(Extracted data entries)
------------------------------------------------------------

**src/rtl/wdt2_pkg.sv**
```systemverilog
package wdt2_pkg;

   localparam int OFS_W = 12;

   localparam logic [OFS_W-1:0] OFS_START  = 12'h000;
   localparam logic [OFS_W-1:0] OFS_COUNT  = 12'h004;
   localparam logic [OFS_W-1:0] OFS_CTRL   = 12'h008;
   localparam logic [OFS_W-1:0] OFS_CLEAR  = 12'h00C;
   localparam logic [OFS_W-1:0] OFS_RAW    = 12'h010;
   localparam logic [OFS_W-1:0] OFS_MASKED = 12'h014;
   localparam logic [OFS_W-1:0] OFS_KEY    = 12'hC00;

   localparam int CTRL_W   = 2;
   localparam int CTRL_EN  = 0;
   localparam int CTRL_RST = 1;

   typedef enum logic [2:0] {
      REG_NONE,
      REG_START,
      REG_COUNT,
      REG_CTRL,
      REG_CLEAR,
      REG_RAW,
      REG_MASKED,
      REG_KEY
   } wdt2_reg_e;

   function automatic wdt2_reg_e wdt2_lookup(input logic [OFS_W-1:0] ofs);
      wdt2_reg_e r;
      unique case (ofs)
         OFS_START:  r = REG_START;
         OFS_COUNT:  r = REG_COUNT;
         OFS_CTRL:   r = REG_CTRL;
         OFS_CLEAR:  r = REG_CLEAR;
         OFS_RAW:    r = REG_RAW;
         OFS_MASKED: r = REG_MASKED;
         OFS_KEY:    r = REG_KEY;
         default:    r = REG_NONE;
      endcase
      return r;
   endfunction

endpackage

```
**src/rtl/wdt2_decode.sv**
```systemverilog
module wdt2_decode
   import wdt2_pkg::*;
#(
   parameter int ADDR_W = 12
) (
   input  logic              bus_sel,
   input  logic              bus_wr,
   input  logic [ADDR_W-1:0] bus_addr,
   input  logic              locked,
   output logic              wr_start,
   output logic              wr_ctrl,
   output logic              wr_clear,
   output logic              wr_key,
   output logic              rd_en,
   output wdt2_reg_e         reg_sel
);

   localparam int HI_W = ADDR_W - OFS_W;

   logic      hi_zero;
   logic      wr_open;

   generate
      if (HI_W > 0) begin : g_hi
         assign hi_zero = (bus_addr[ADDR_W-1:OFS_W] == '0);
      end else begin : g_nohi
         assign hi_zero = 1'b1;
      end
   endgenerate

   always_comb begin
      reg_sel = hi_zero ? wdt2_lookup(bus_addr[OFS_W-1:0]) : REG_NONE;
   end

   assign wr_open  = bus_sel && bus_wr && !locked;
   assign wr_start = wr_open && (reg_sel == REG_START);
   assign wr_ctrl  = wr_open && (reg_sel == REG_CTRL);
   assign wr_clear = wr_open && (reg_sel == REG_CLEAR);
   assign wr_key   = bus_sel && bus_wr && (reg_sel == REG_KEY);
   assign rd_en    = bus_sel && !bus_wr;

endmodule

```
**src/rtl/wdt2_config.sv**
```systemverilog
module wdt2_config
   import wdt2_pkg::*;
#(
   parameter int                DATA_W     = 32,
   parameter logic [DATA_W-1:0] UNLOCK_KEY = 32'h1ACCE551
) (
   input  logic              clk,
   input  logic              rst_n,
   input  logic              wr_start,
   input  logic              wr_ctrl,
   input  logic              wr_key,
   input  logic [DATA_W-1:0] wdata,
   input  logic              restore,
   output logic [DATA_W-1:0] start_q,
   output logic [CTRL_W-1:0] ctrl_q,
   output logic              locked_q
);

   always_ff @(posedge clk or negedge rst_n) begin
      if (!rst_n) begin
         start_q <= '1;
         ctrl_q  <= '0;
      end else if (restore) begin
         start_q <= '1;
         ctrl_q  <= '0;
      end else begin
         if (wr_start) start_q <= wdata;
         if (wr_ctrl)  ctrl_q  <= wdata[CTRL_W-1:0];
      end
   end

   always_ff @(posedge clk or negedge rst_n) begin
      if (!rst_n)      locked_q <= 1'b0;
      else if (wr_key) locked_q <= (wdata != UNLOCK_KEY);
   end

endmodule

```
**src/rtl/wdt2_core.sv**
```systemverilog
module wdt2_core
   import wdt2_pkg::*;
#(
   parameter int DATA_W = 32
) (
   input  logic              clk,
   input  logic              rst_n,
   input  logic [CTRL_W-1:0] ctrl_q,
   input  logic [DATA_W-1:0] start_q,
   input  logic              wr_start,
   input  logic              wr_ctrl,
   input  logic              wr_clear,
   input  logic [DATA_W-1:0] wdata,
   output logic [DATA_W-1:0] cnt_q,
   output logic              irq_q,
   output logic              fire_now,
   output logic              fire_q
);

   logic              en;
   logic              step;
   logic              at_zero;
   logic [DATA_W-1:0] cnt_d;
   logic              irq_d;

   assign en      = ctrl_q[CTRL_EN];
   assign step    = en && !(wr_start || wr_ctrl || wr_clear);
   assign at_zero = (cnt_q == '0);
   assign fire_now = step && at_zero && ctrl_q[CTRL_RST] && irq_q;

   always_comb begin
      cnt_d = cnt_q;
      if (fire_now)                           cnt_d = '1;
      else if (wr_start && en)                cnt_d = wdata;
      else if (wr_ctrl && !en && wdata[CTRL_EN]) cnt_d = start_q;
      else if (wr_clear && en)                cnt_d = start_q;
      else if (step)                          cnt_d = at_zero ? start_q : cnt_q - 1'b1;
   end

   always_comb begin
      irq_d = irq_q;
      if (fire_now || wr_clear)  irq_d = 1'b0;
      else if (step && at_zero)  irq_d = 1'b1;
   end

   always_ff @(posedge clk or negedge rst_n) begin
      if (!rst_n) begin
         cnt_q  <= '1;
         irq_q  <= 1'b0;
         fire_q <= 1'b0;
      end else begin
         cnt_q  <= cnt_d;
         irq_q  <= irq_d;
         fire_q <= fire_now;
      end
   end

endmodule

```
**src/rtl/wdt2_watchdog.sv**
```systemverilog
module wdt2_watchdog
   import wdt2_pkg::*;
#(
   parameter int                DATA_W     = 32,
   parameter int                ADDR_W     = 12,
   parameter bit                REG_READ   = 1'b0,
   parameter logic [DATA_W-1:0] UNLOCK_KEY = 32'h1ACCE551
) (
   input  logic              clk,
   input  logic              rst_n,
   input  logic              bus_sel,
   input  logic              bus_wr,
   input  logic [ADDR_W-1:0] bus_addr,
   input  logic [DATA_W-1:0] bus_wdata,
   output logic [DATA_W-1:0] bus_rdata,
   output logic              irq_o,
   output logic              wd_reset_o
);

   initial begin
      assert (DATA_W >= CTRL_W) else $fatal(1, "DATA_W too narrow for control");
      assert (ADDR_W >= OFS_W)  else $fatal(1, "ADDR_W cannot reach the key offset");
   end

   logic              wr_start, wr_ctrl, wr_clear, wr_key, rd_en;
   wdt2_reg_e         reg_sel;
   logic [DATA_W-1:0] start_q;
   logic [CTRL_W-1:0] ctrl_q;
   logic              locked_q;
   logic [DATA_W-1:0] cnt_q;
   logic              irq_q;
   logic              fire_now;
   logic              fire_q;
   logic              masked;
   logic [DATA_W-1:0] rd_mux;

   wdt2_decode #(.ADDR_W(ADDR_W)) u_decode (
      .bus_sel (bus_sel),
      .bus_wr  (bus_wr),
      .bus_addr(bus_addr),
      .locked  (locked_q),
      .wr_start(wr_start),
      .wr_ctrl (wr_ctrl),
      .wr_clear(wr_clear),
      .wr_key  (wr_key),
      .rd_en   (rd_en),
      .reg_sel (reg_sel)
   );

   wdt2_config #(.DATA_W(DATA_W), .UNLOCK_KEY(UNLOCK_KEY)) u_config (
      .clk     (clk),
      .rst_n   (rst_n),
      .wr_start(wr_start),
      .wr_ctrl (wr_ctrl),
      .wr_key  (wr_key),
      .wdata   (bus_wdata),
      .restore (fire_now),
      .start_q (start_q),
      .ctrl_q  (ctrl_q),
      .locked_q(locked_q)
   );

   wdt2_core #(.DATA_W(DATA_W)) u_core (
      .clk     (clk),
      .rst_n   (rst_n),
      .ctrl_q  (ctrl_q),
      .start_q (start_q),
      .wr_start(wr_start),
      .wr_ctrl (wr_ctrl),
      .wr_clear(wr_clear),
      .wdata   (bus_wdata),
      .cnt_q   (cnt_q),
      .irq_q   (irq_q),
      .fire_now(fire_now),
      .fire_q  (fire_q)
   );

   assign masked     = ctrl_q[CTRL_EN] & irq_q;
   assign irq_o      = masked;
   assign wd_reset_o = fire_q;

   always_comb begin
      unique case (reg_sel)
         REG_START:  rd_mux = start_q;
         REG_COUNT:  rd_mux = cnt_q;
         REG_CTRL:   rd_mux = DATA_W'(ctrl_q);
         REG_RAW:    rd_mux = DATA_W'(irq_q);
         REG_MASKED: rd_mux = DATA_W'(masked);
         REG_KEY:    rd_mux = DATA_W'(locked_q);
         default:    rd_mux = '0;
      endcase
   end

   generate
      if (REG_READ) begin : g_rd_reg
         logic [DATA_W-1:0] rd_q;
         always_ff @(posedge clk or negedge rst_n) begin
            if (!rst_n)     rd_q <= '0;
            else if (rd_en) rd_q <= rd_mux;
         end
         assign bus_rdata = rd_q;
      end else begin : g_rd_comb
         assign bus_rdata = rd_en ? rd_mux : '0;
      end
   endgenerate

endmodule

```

------------------------------------------------------------

* Assigned task
Tally every line of the entries that contains the word "restore", and respond with that number only.

* Result of this exercise
3